Хорошо обученная, любимая генералом Ренненкампфом, 27‑я пехотная дивизия высоко стояла как по стрельбе, так и по строевым успехам.
В субботу, 12 июля[1], 106‑й Уфимский полк стрелял на полигоне с шести часов утра до двенадцати часов дня. Я тогда командовал 16‑й ротой. Желание Государя Императора, чтобы войска стреляли «отлично», обратилось в строгое требование Командующего войсками (генерала Ренненкампфа) округа выбивать на стрельбе много «сверхотличного». Роты, выбивавшие сверхотличную оценку, расхваливались, и их ротные командиры выдвигались по службе, а соревнование в стрельбе между ротами, вообще, поддерживало энергию и дух не только офицеров, но и солдат.
На стрельбище, несмотря иногда на страшную жару, время летело быстро. Успех или неуспех роты при подсчете попавших в мишени пуль самим командиром полка, любимым нами полковником Константином Константиновичем Отрыганьевым (стрельба шла «смотровым» порядком), его похвала или строгое замечание взвинчивали нервы офицеров. Чисто физическое утомление чувствовалось только после окончания стрельбы, когда нужно было возвращаться с ротой со стрельбища в лагерь.
Там нужно сходить в хозяйственную часть полка, получить деньги, письма, посылки в роты; затем – обед в полковом офицерском собрании и после обеда – короткий, прямо мертвецкий сон. В четыре часа вечера уже опять нужно учить роту в поле – очередные по расписанию занятия – до шести-семи часов вечера (а если таковых нет, то ночное учение с одиннадцати часов до двух-трех часов ночи). Вечером, до сна, нужно прочитать приказ по полку, сделать по нему необходимые распоряжения по роте для занятий следующего дня и, наконец, самому поужинать. Раньше одиннадцати часов вечера трудно было лечь спать, а утром с пяти-шести часов уже опять на ногах.

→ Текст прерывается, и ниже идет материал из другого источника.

==> inputs of garnet <==
==> flow/design.v <==
module LASER (
input CLK,
input RST,
input [3:0] X,
input [3:0] Y,
output reg [3:0] C1X,
output reg [3:0] C1Y,
output reg [3:0] C2X,
output reg [3:0] C2Y,
output reg DONE);
parameter LFSR_WIDTH = 10;
parameter [LFSR_WIDTH-1:0] threshold = 10'd150;
reg [LFSR_WIDTH-1:0] q;  
wire feedback;  
assign feedback = q[9] ^ q[6];
always @(posedge CLK) begin
    if (RST)
        q <= 10'h1;  
    else
        q <= {q[LFSR_WIDTH-2:0], feedback};  
end
wire [3:0] step;
assign step = (q[5])? 4'b0001: 4'b0010;   
reg [1:0] current_state;
reg [1:0] next_state;
parameter  INIT = 0;
parameter READ = 1;
parameter WALK = 2;
parameter OUTPUT = 3;
reg [5:0] cover_prev;  
reg [5:0] cover_current;  
reg [5:0] cover_max;  
reg [5:0] cnt;  
reg [3:0] corX [39:0];  
reg [3:0] corY [39:0];
reg [3:0] x1, y1, x2, y2;  
reg [3:0] tmpX1, tmpY1, tmpX2, tmpY2; 
reg [3:0] dx1, dy1, dx2, dy2;
reg [19:0] round;  
parameter MAX_ROUND = 20'd2000;
parameter [5:0] LAST = 6'd41;  
always @(posedge CLK) begin
  if (current_state == INIT) begin
    corX[cnt] <= X;
    corY[cnt] <= Y;
  end
  if (current_state == READ || next_state == READ) begin
    corX[cnt] <= X;
    corY[cnt] <= Y;
  end
end
always @(*) begin
  if (cnt == 6'd0 || cnt == LAST || next_state == READ || RST) begin
    dx1 = 4'd0; dy1 = 4'd0;
    dx2 = 4'd0; dy2 = 4'd0;
  end
  else if (next_state == WALK) begin
    dx1 = (tmpX1 > corX[cnt-6'd1])? tmpX1 - corX[cnt-6'd1] : corX[cnt-6'd1] - tmpX1;
    dy1 = (tmpY1 > corY[cnt-6'd1])? tmpY1 - corY[cnt-6'd1] : corY[cnt-6'd1] - tmpY1;
    dx2 = (tmpX2 > corX[cnt-6'd1])? tmpX2 - corX[cnt-6'd1] : corX[cnt-6'd1] - tmpX2;
    dy2 = (tmpY2 > corY[cnt-6'd1])? tmpY2 - corY[cnt-6'd1] : corY[cnt-6'd1] - tmpY2;
  end
  else begin
    dx1 = 4'd0; dy1 = 4'd0;
    dx2 = 4'd0; dy2 = 4'd0;
  end
end
always @(posedge CLK) begin
  if (RST)
    current_state <= INIT;
  else
    current_state <= next_state;
end
always @(*) begin
  case (current_state)
    INIT:
      next_state = (RST)? INIT: READ;
    READ:
      next_state = (cnt == 6'd39)? WALK: READ;
    WALK:  
      next_state = (round == MAX_ROUND)? OUTPUT: WALK;
    OUTPUT:
      next_state = INIT;
    default:
      next_state = INIT;
  endcase
end
always @(posedge CLK) begin
  if (RST)
    round <= 0;
  else if (current_state == OUTPUT)
    round <= 0;
  else if (current_state == WALK) begin
    if (cnt == LAST)
      round <= round + 1;
  end
end
always @(posedge CLK) begin
  if (RST) begin
    tmpX2 <= 4'd7; 
  end
  else if (current_state == OUTPUT) begin
    tmpX2 <= 4'd7;
  end
  else if (current_state == WALK && cnt == 6'd0) begin  
    if (q[5]) tmpX2 <= (x2+step < 16)? x2+step : 15; 
    else      tmpX2 <= (x2 > step) ? x2-step : 0;  
  end
end
always @(posedge CLK) begin
  if (RST) begin
    tmpY2 <= 4'd7;
  end
  else if (current_state == OUTPUT) begin
    tmpY2 <= 4'd7;
  end
  else if (current_state == WALK && cnt == 6'd0) begin  
    if (q[9]) tmpY2 <= (y2+step < 16)? y2+step : 15;
    else      tmpY2 <= (y2 > step)? y2-step : 0;  
  end
end
always @(posedge CLK) begin
  if (RST) begin
    tmpX1 <= 4'd7;
  end
  else if (current_state == OUTPUT) begin
    tmpX1 <= 4'd7;
  end
  else if (current_state == WALK && cnt == 6'd0) begin  
    if (q[0]) tmpX1 <= (x1+step < 16)? x1+step : 15;  
    else      tmpX1 <= (x1 > step)? x1-step : 0; 
  end
end
always @(posedge CLK) begin
  if (RST) begin
    tmpY1 <= 4'd7;
  end
  else if (current_state == OUTPUT) begin
    tmpY1 <= 4'd7;
  end
  else if (current_state == WALK && cnt == 6'd0) begin  
    if (q[3]) tmpY1 <= (y1+step < 16)? y1+step : 15; 
    else      tmpY1 <= (y1 > step)? y1-step : 0;  
  end
end
always @(posedge CLK) begin
  if (RST) begin
    x1 <= 4'd0; y1 <= 4'd0;
    x2 <= 4'd8; y2 <= 4'd8;
  end
  else if (current_state == OUTPUT) begin
    x1 <= 4'd0; y1 <= 4'd0;
    x2 <= 4'd8; y2 <= 4'd8;
  end
  else if (current_state == WALK) begin
    if (cnt == LAST) begin
      if(cover_current > cover_prev) begin
        x1 <= tmpX1; y1 <= tmpY1;
        x2 <= tmpX2; y2 <= tmpY2;
      end
      else begin  
        if (q < threshold) begin  
          x1 <= tmpX1; y1 <= tmpY1;
          x2 <= tmpX2; y2 <= tmpY2;
        end
      end
    end
  end
end
always @(posedge CLK) begin
  if (RST)
    cover_prev <= 6'd0;
  else if (current_state == OUTPUT)
    cover_prev <= 6'd0;
  else if (current_state == WALK) begin
    if(cnt == LAST) begin  
      if(cover_current > cover_prev)
        cover_prev <= cover_current;
      else begin  
        if (q < threshold)   
          cover_prev <= cover_current;
      end
    end
  end
end
always @(posedge CLK) begin
  if(RST)
    cover_current <= 6'd0;
  else if(next_state == OUTPUT)   
    cover_current <= 6'd0;
  else if(current_state == WALK) begin
    if(cnt > 0) begin
      if (cnt == LAST)
        cover_current <= 6'd0;
      else begin
        cover_current <= cover_current +
        ((dx1 + dy1 <= 4) || (dx1 == 3 && dy1 == 2) || (dx1 == 2 && dy1 == 3) ||
         (dx2 + dy2 <= 4) || (dx2 == 3 && dy2 == 2) || (dx2 == 2 && dy2 == 3));        
      end
    end
    else 
      cover_current <= 6'd0;
  end
  else
    cover_current <= 6'd0;
end
always @(posedge CLK) begin
  if(RST)
    cover_max <= 6'd0;
  else if(current_state == WALK) begin
    if(cnt == LAST) begin  
      if(cover_current > cover_max)
        cover_max <= cover_current;
    end
  end
  else if(current_state == OUTPUT)
    cover_max <= 0;
  else
    cover_max <= 0;
end
always @(posedge CLK) begin
  if (RST)
    cnt <= 0;
  else if (current_state == OUTPUT || next_state == OUTPUT)
    cnt <= 0;
  else if (next_state == READ)  
    cnt <= cnt + 1;
  else if (current_state == WALK) begin
      cnt <= (cnt == LAST)? 0: cnt+1;
  end
  else
    cnt <= 0;
end
always @(posedge CLK) begin
  if (RST) begin
    C1X <= 4'd7; C1Y <= 4'd7;
    C2X <= 4'd7; C2Y <= 4'd7;
  end
  else if (current_state == WALK) begin
    if(cnt == LAST) begin
      if(cover_current > cover_max) begin
        C1X <= tmpX1; C1Y <= tmpY1;
        C2X <= tmpX2; C2Y <= tmpY2;
      end
    end
  end
end
always @(posedge CLK) begin
  if(RST)
    DONE <= 1'b0;
  else if (next_state == OUTPUT)
    DONE <= 1'b1;
  else
    DONE <= 1'b0;
end
endmodule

А зимние занятия? Они бывали еще утомительнее, потому что приходилось нести их не только на воздухе, но и в душной казарме; вкладывать всю душу для обучения молодых солдат, чтобы из простого деревенского неповоротливого, умственно слаборазвитого парня сделать воина-бойца, защитника своей Родины.
Зимой обыкновенно было очень много занятий и с ротой, от восьми до двенадцати часов, и офицерских тактических занятий, от часа до трех часов, а после занятий (от трех до шести часов) в ротах нужно вечером, от семи часов иногда до десяти часов вечера, выслушать лекцию офицера Генерального штаба в гарнизонном собрании; так что часто офицеру для своих личных дел не оставалось времени!
Да, как глубоко неправы были разные гг. социалисты, называя тогда нас, офицеров, «дармоедами»! Эти «просветители» народа, пролагавшие путь большевизму, забывали, что почти все новобранцы, взятые из темной, совершенно неграмотной среды, возвращались с военной службы не только грамотными, но и сознательными патриотами, любящими свою Родину!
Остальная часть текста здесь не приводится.